Duka mendalam menyelimuti Nepal setelah Rajyalaxmi Chitrakar, istri mantan Perdana Menteri Jhalanath Khanal, tewas pada Selasa (9/9) usai menderita luka bakar parah. Insiden tragis ini terjadi saat kediamannya di Kathmandu dilalap api oleh massa yang mengamuk di tengah gelombang kerusuhan yang melanda ibu kota.
Dikutip dari Times of India pada Rabu (10/9), sumber dari pihak keluarga mengonfirmasi bahwa Chitrakar berada di dalam rumah saat massa membakar kediaman tersebut. Ia segera dilarikan ke Rumah Sakit Kirtipur Burn dalam kondisi kritis, namun nyawanya tidak tertolong akibat luka parah yang dideritanya. Gelombang demonstrasi dan kerusuhan di Kathmandu ini tidak hanya menelan korban jiwa Rajyalaxmi Chitrakar, melainkan juga menewaskan setidaknya 19 orang lainnya. Menanggapi situasi yang kian mencekam, kepolisian setempat telah memberlakukan jam malam, dan tentara mulai dikerahkan untuk melakukan patroli di Kathmandu serta wilayah-wilayah lain yang terdampak.
Rumah PM Juga Dibakar
Kericuhan massal ini tidak hanya menargetkan kediaman mantan Perdana Menteri. Massa juga membakar rumah K.P. Sharma Oli, yang kemudian menyatakan mundur dari jabatannya sebagai perdana menteri pasca-insiden tersebut. Bahkan, kantor kepresidenan hingga gedung parlemen Nepal turut menjadi sasaran amuk massa yang bergerak dalam demonstrasi besar-besaran.

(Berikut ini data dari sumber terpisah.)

Source: an optimization exercise on an open RTL-to-GDS flow (aim: small area). Production flows keep margins and buffers that such runs may drop. Only simulation tests tie the RTL to the original design; equivalence was not proved. Power figures rest on the tool's default switching activity, not on a simulated workload.

==> flow/design.v <==
module ADC_I2C
(
	input				clk_in,
	input				rst_n_in,
	output				scl_out,
	input				sda_i,
	output				sda_o,
	output				sda_oe,
	output	reg			adc_done,
	output	[7:0]		adc_data
);
	localparam	IDLE	=	3'd0;
	localparam	MAIN	=	3'd1;
	localparam	START	=	3'd2;
	localparam	WRITE	=	3'd3;
	localparam	READ	=	3'd4;
	localparam	STOP	=	3'd5;
	reg		[5:0]		lfsr;
	reg					ph;
	wire				wrap = (lfsr == 6'b100000);
	wire				tick_400k = wrap && !ph;
	always@(posedge clk_in or negedge rst_n_in) begin
		if(!rst_n_in) begin
			lfsr <= 6'd0;
			ph <= 1'b0;
		end else begin
			lfsr <= {lfsr[4:0], ~(lfsr[5] ^ lfsr[4])};
			if(wrap) ph <= ~ph;
		end
	end
	reg		[7:0]		rx_data;
	reg					sda_out_r;
	reg		[3:0]		cnt_clk;
	reg		[3:0]		cnt_bit;
	reg		[1:0]		cnt_byte;
	reg		[2:0] 		state;
	reg     [3:0]       stable_count;
	reg					scl,sda_dir;
	reg     [1:0]       sda_sample;
	assign adc_data = rx_data;
	assign scl_out = (state == STOP && cnt_clk >= 4'd2) ? 1'b1 : scl;
	assign sda_o = sda_out_r;
	assign sda_oe = sda_dir;
	wire sda_out = sda_dir ? sda_out_r : sda_i;
	always @(posedge clk_in or negedge rst_n_in) begin
		if(!rst_n_in)
			sda_sample <= 2'b00;
		else if(tick_400k)
			sda_sample <= {sda_sample[0], sda_out};
	end
	wire sda_stable = (sda_sample[1] == sda_sample[0]);
	wire tx_bit = (cnt_byte != 2'd2) &&
	              (cnt_bit == 4'd0 || cnt_bit == 4'd3 || (cnt_bit == 4'd7 && cnt_byte == 2'd3));
	always @(posedge clk_in) begin
		if(tick_400k && state == READ && cnt_clk == 4'd4 && cnt_bit[3] == 1'b0 &&
		   (sda_stable || stable_count >= 4'd10))
			rx_data[~cnt_bit[2:0]] <= sda_sample[0];
	end
	always@(posedge clk_in or negedge rst_n_in) begin
		if(!rst_n_in) begin
			state <= IDLE;
			cnt_bit <= 4'd0;
			cnt_byte <= 2'd0;
			cnt_clk <= 4'd0;
			adc_done <= 1'b0;
			scl <= 1'b1;
			sda_dir <= 1'b1;
			sda_out_r <= 1'b1;
			stable_count <= 4'd0;
		end else if(tick_400k) begin
			case(state)
				IDLE: begin
					adc_done <= 1'b0;
					cnt_clk <= 4'd0;
					cnt_bit <= 4'd0;
					cnt_byte <= 2'd0;
					sda_dir <= 1'b1;
					sda_out_r <= 1'b1;
					scl <= 1'b1;
					state <= MAIN;
				end
				MAIN: begin
					cnt_byte <= cnt_byte + 1'b1;
					case(cnt_byte)
						2'd0: state <= START;
						2'd1: state <= WRITE;
						2'd2: state <= START;
						2'd3: begin state <= READ; cnt_byte <= 2'd3; end
					endcase
				end
				START: begin
					case(cnt_clk)
						4'd0: begin
							sda_dir <= 1'b1;
							sda_out_r <= 1'b1;
							scl <= 1'b1;
							cnt_clk <= cnt_clk + 1'b1;
						end
						4'd2: begin
							sda_out_r <= 1'b0;
							cnt_clk <= cnt_clk + 1'b1;
						end
						4'd4: begin
							scl <= 1'b0;
							cnt_clk <= 4'd0;
							state <= WRITE;
							cnt_bit <= 4'd0;
						end
						default: cnt_clk <= cnt_clk + 1'b1;
					endcase
				end
				WRITE: begin
					case(cnt_clk)
						4'd0: begin
							sda_dir <= 1'b1;
							if(cnt_bit <= 4'd7)
								sda_out_r <= tx_bit;
							else
								sda_dir <= 1'b0;
							cnt_clk <= cnt_clk + 1'b1;
						end
						4'd1: begin
							scl <= 1'b0;
							cnt_clk <= cnt_clk + 1'b1;
						end
						4'd3: begin
							scl <= 1'b1;
							cnt_clk <= cnt_clk + 1'b1;
						end
						4'd4: begin
							if((cnt_bit == 4'd8 && sda_stable && sda_sample[0] == 1'b0) || cnt_bit < 4'd8) begin
								cnt_clk <= cnt_clk + 1'b1;
							end else begin
								cnt_bit <= 4'd0;
								cnt_clk <= 4'd0;
								stable_count <= stable_count + 1'b1;
								if(stable_count >= 4'd5) begin
									state <= STOP;
									stable_count <= 4'd0;
								end
							end
						end
						4'd5: begin
							scl <= 1'b0;
							cnt_clk <= 4'd0;
							if(cnt_bit == 4'd8) begin
								cnt_bit <= 4'd0;
								state <= MAIN;
							end else
								cnt_bit <= cnt_bit + 1'b1;
						end
						default: cnt_clk <= cnt_clk + 1'b1;
					endcase
				end
				READ: begin
					case(cnt_clk)
						4'd0: begin
							sda_dir <= 1'b0;
							cnt_clk <= cnt_clk + 1'b1;
						end
						4'd1: begin
							scl <= 1'b0;
							cnt_clk <= cnt_clk + 1'b1;
						end
						4'd3: begin
							scl <= 1'b1;
							cnt_clk <= cnt_clk + 1'b1;
						end
						4'd4: begin
							if(cnt_bit <= 4'd7) begin
								if(sda_stable) begin
									cnt_clk <= cnt_clk + 1'b1;
								end else begin
									stable_count <= stable_count + 1'b1;
									if(stable_count >= 4'd10) begin
										cnt_clk <= cnt_clk + 1'b1;
										stable_count <= 4'd0;
									end
								end
							end else begin
								sda_dir <= 1'b1;
								sda_out_r <= 1'b1;
								cnt_clk <= cnt_clk + 1'b1;
							end
						end
						4'd5: begin
							scl <= 1'b0;
							cnt_clk <= 4'd0;
							if(cnt_bit == 4'd8) begin
								adc_done <= 1'b1;
								state <= STOP;
							end else
								cnt_bit <= cnt_bit + 1'b1;
						end
						default: cnt_clk <= cnt_clk + 1'b1;
					endcase
				end
				STOP: begin
					case(cnt_clk)
						4'd0: begin
							sda_dir <= 1'b1;
							sda_out_r <= 1'b0;
						end
						4'd1: scl <= 1'b0;
						4'd3: scl <= 1'b1;
						4'd5: sda_out_r <= 1'b1;
						default: ;
					endcase
					cnt_clk <= cnt_clk + 1'b1;
					if(cnt_clk == 4'd15)
						state <= IDLE;
				end
				default: state <= IDLE;
			endcase
		end
	end
endmodule
Source: an optimization exercise on an open RTL-to-GDS flow (aim: a short achievable clock period and few clock cycles). Production flows keep margins and buffers that such runs may drop.
In this exercise RTL edits were held to simulation tests only and were not proved equivalent to the original.
Power is estimated from default activity; no workload was simulated.

Setup of oak:
Design processor, start of the top module:
module processor(
    input clock,
    input rst,
    input [31:0] instruction,
    output [31:0] current_PC,
    output mem_read,
    output mem_write,
    output [31:0]  address,
    output [31:0] mem_write_data,
    input [31:0] mem_read_data,
    output reg_write,
    output [4:0] rd,
    output reg [31:0] to_REG_WRITE_DATA
    );
Settings: LEC_CHECK=0, CAP_MARGIN=40, CORE_MARGIN=2, CORE_UTILIZATION=30, SETUP_SLACK_MARGIN=5, SLEW_MARGIN=30, SYNTH_HIERARCHICAL=1, TNS_END_PERCENT=100; clock period 11.5 ns.
run.sh (not shown) runs the stock make flow with config.mk's settings and CLKGATE_MAP_FILE= SYNTH_SCRIPT=/design/flow/synth_recipe.tcl, a recipe that flattens the netlist after the stock synthesis.
Both conditions hold for oak: the flow ran to the end and the final layout passed the timing, DRC and antenna checks.
Testbench counts of oak, summed over its fixed seeds: cycles 27,822.
Background: an optimization exercise with open tools, aiming at small area, a short achievable clock period and few clock cycles. Do not read the settings as production practice. Where RTL was checked, it was by simulation tests only, not by an equivalence proof against the original. No functional check of the RTL was part of runs 1 and 5 to 7. Power and IR drop assume default switching activity.

==> flow/design.v (outline; a module is shown in full before it is edited, if it fits) <==
// module modBigNumbers: 2097 lines
// module montInv: 15 lines
// module main: 175 lines
module main(input clk, input rst, input start, input [31:0] n, input [63:0] exponent,
    output ready, output done, output [31:0] prime1
    );
  // ...
==> flow/flow/run.sh <==
#!/bin/bash
set -euo pipefail
export BUFFER_PORTS_ARGS="-buffer_cell sky130_fd_sc_hd__buf_1"
bash standard.sh > standard.log 2>&1
==> flow/standard.sh <==
#!/bin/bash
# synth_recipe.tcl (not shown) runs the flow's synth.tcl, then flattens the netlist and writes it again
# the make line also repeats each setting of config.mk as NAME=value (left out here)
make -C /OpenROAD-flow-scripts/flow DESIGN_CONFIG=/design/flow/config.mk WORK_HOME=/design/flow/orfs CLKGATE_MAP_FILE= SYNTH_SCRIPT=/design/flow/synth_recipe.tcl "${@:-finish}"
==> flow/config.mk <==
export PLATFORM = sky130hd
export DESIGN_NAME = main
export DESIGN_NICKNAME = main
export VERILOG_FILES = /design/flow/design.v
export SDC_FILE = /design/flow/constraint.sdc
export NUM_CORES = 4
export LEC_CHECK = 0
export CAP_MARGIN = 20
export CORE_MARGIN = 2
export CORE_UTILIZATION = 55
export PLACE_DENSITY = 0.75
export SETUP_SLACK_MARGIN = 3.5
export SLEW_MARGIN = 20
export SYNTH_MEMORY_MAX_BITS = 65536
==> flow/constraint.sdc <==
create_clock -name core_clock -period 8.0 [get_ports {clk}]
set_input_delay 1.6000 -clock core_clock [delete_from_list [all_inputs] [get_ports {clk}]]
set_output_delay 1.6000 -clock core_clock [all_outputs]
set_load 0.01 [all_outputs]
Source: an optimization exercise on an open RTL-to-GDS flow (aim: small area and a short achievable clock period). Production flows keep margins and buffers that such runs may drop. Only simulation tests tie the RTL to the original design; equivalence was not proved. Power and IR drop assume default switching activity.

## datapath
module datapath(clk,readnum,vsel,loada,loadb,shift,asel,bsel,ALUop,loadc,loads,writenum,write,datapath_in,status,datapath_out);
Size: about 52 I/O pins, ~8400 sq um of cells after synthesis.
Settings: LEC_CHECK=0, CAP_MARGIN=20, CORE_MARGIN=2, CORE_UTILIZATION=50, SETUP_SLACK_MARGIN=2.5, SLEW_MARGIN=20; clock period 5.0 ns.
standard.sh (not shown) runs the stock make flow with config.mk's settings and CLKGATE_MAP_FILE= SYNTH_SCRIPT=/design/flow/synth_recipe.tcl, a recipe that flattens the netlist after the stock synthesis.
==> flow/flow/run.sh <==
#!/bin/bash
# Layout flow: the standard.sh (the standard ORFS flow) with these changes:
#  - synthesis: the same ORFS synthesis script, except that the ALU and the register
#    file read slices are kept as modules during technology mapping and each module is
#    mapped with its own ABC script (my_abc.tcl); afterwards the design is flattened and
#    renamed exactly as synth_recipe.tcl does. The flip-flops (names and cell types) are
#    checked against the standard synthesis; if they differ the standard synthesis
#    is used instead.
#  - half/full adder cells are kept out (their outputs are slow),
#  - port buffers are plain buf cells (buffer_ports otherwise picks slow delay cells),
#  - timing repair may resize a cell to one of another footprint,
#  - a smaller clock tree (knobs.sh),
#  - area recovery after the global-route timing repair (post_grt.tcl, downsize.tcl).
# Each step's full log is under orfs/logs; the make output goes to flow_*.log here.
set -euo pipefail
W=$PWD
source flow/knobs.sh
PLATFORM_DONT_USE=$(make -s -C "$FLOW_HOME" DESIGN_CONFIG="$W/config.mk" WORK_HOME="$W/orfs" print-DONT_USE_CELLS | sed -n 's/^DONT_USE_CELLS: //p')
EXTRA_DONT_USE="sky130_fd_sc_hd__ha_1 sky130_fd_sc_hd__ha_2 sky130_fd_sc_hd__ha_4 sky130_fd_sc_hd__fa_1 sky130_fd_sc_hd__fa_2 sky130_fd_sc_hd__fa_4"
ARGS=(MATCH_CELL_FOOTPRINT=0 "DONT_USE_CELLS=$PLATFORM_DONT_USE $EXTRA_DONT_USE" "CTS_ARGS=$CTS")
export BUFFER_PORTS_ARGS="-buffer_cell $PORT_BUF"
export FLOW_DIR_OWN=$W/flow POST_GLOBAL_ROUTE_TCL=$W/flow/post_grt.tcl DS_GUARD DS_PARASITICS=-global_routing

# 1. the standard synthesis, kept for the flip-flop comparison
bash standard.sh "${ARGS[@]}" synth > flow_ref_synth.log 2>&1
RES=orfs/results/sky130hd/datapath/base
cp $RES/1_2_yosys.v ref_synth.v
rm -rf orfs

# 2. the per-module-mapped synthesis
sed -e "s#^\(\s*\)log_cmd abc {\*}\$abc_args#\1my_abc \$abc_args#" "$FLOW_HOME/scripts/synth.tcl" > my_synth.tcl
grep -q "my_abc \$abc_args" my_synth.tcl
{ echo "source $W/flow/my_abc.tcl"; sed -e "s#source \$::env(SCRIPTS_DIR)/synth.tcl#source $W/my_synth.tcl#" synth_recipe.tcl; } > my_synth_recipe.tcl
grep -q "source $W/my_synth.tcl" my_synth_recipe.tcl
sed -e "s#SYNTH_SCRIPT=[^ ]*#SYNTH_SCRIPT=$W/my_synth_recipe.tcl#" standard.sh > my_standard.sh
export MY_ABC_MODULES="ALU $W/flow/abc_alu.script regread_bit $W/flow/abc_rest.script datapath $W/flow/abc_rest.script"
bash my_standard.sh "${ARGS[@]}" "SYNTH_KEEP_MODULES=ALU regread_bit" synth > flow_synth.log 2>&1

ffs() { grep -oE "sky130_fd_sc_hd__[a-z0-9_]*df[a-z0-9_]* +[^ ]+" "$1" | sort; }
if [[ "$(ffs ref_synth.v)" != "$(ffs $RES/1_2_yosys.v)" ]]; then
  echo "flip-flops differ from the standard synthesis; using it" > synth_fallback.txt
  rm -rf orfs
  bash standard.sh "${ARGS[@]}" synth > flow_synth.log 2>&1
fi

# 3. the rest of the flow
bash my_standard.sh "${ARGS[@]}" "SYNTH_KEEP_MODULES=ALU regread_bit" finish > flow_standard.log 2>&1
==> flow/flow/abc_alu.script <==
strash
dch
map -B 0.9
topo
stime -c
buffer -c
upsize -c
dnsize -c
==> flow/flow/downsize.tcl <==
# Area recovery after the last timing repair: each logic cell, most slack first, is
# swapped for the smallest cell of the same function (same name but drive strength)
# that keeps the design's worst setup slack (to within 1 ps), keeps the cell's own
# slack at least DS_GUARD ns above it, and adds no max slew/capacitance violation.
proc ds_ns {} { return [expr {[sta::worst_slack_cmd max] * 1e9}] }
proc ds_inst_slack { inst } {
  set s 1e9
  foreach p [get_pins -of_objects $inst] {
    set v [get_property $p slack_max]
    if { $v ne "" && $v ne "INF" && $v < $s } { set s $v }
  }
  return $s
}
proc ds_drv {} {
  return [expr {[sta::max_slew_violation_count] + [sta::max_capacitance_violation_count]}]
}
proc downsize { guard } {
  set dont_use [split $::env(DONT_USE_CELLS)]
  set areas [dict create]
  foreach lc [get_lib_cells *] {
    set n [get_name $lc]
    dict set areas $n [get_property $lc area]
  }
  set wns0 [ds_ns]
  set drv0 [ds_drv]
  set area0 0.0
  set items {}
  foreach inst [get_cells *] {
    set m [get_property $inst ref_name]
    if { [regexp {df|dl|clkbuf|clkinv|tap|fill|decap|conb|clkdly|dly} $m] } { continue }
    if { ![regexp {^(.*)_([0-9]+)$} $m -> base size] } { continue }
    lappend items [list [ds_inst_slack $inst] $inst $m $base]
  }
  set n_changed 0
  set saved 0.0
  foreach it [lsort -real -decreasing -index 0 $items] {
    lassign $it s0 inst m base
    if { $s0 < $wns0 + $guard } { continue }
    set cands {}
    dict for {n a} $areas {
      if { [regexp "^${base}_\[0-9\]+\$" $n] && $a < [dict get $areas $m] && [lsearch -exact $dont_use $n] < 0 } {
        lappend cands [list $a $n]
      }
    }
    foreach c [lsort -real -index 0 $cands] {
      lassign $c a n
      replace_cell $inst $n
      estimate_parasitics $::env(DS_PARASITICS)
      if { [ds_ns] >= $wns0 - 0.001 && [ds_inst_slack $inst] >= $wns0 + $guard && [ds_drv] <= $drv0 } {
        incr n_changed
        set saved [expr {$saved + [dict get $areas $m] - $a}]
        break
      }
      replace_cell $inst $m
      estimate_parasitics $::env(DS_PARASITICS)
    }
  }
  puts "downsize: $n_changed cells smaller, [format %.1f $saved] um2 less, worst slack [format %.3f $wns0] -> [format %.3f [ds_ns]]"
}
Other scripts of this flow, unchanged in this note and not shown: flow/flow/abc_rest.script, flow/flow/knobs.sh, flow/flow/my_abc.tcl, flow/flow/post_grt.tcl
Then changed:
==> flow/flow/abc_alu.script (replaced) <==
strash
dch -f
map -B 0.9
topo
stime -c
buffer -c
upsize -c
dnsize -c
First-iteration DRC count went up by 27%. Setup slack is worse by 0.092 ns. Clock skew fell by 0.0031 ns. Wire length is higher by 7.8%. Power rose by 2.3%. Combinational power rises by 10%. Synthesized area drops by 0.67%. Count of clock-buffer cells in the layout is unchanged. Die area shrinks by 0.64%. Synthesized cell count is about the same.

Awalnya, gelombang demonstrasi di Nepal ini berlangsung damai. Diprakarsai oleh generasi Z atau “Gen Z”, aksi ini menyuarakan dua tuntutan utama: pencabutan blokir media sosial dan pemberantasan korupsi yang kian merajalela di kalangan pejabat.
Kemarahan publik, khususnya warga Nepal, memuncak setelah gaya hidup mewah anak-anak pejabat yang dijuluki “Nepo Kids” atau “Nepo Baby” menjadi viral di media sosial. Masyarakat menilai bahwa kemewahan yang dipertontonkan itu berasal dari pajak rakyat dan merupakan hasil dari praktik korupsi yang sistematis.
Meskipun pemerintah pada akhirnya merespons dengan mencabut blokir media sosial, gelombang demonstrasi di Nepal tidak lantas mereda. Para pengunjuk rasa terus menyuarakan tuntutan mereka untuk pemberantasan korupsi hingga ke akarnya, serta menuntut pertanggungjawaban penuh dari pihak kepolisian atas kematian 19 orang dalam serangkaian aksi kerusuhan tersebut.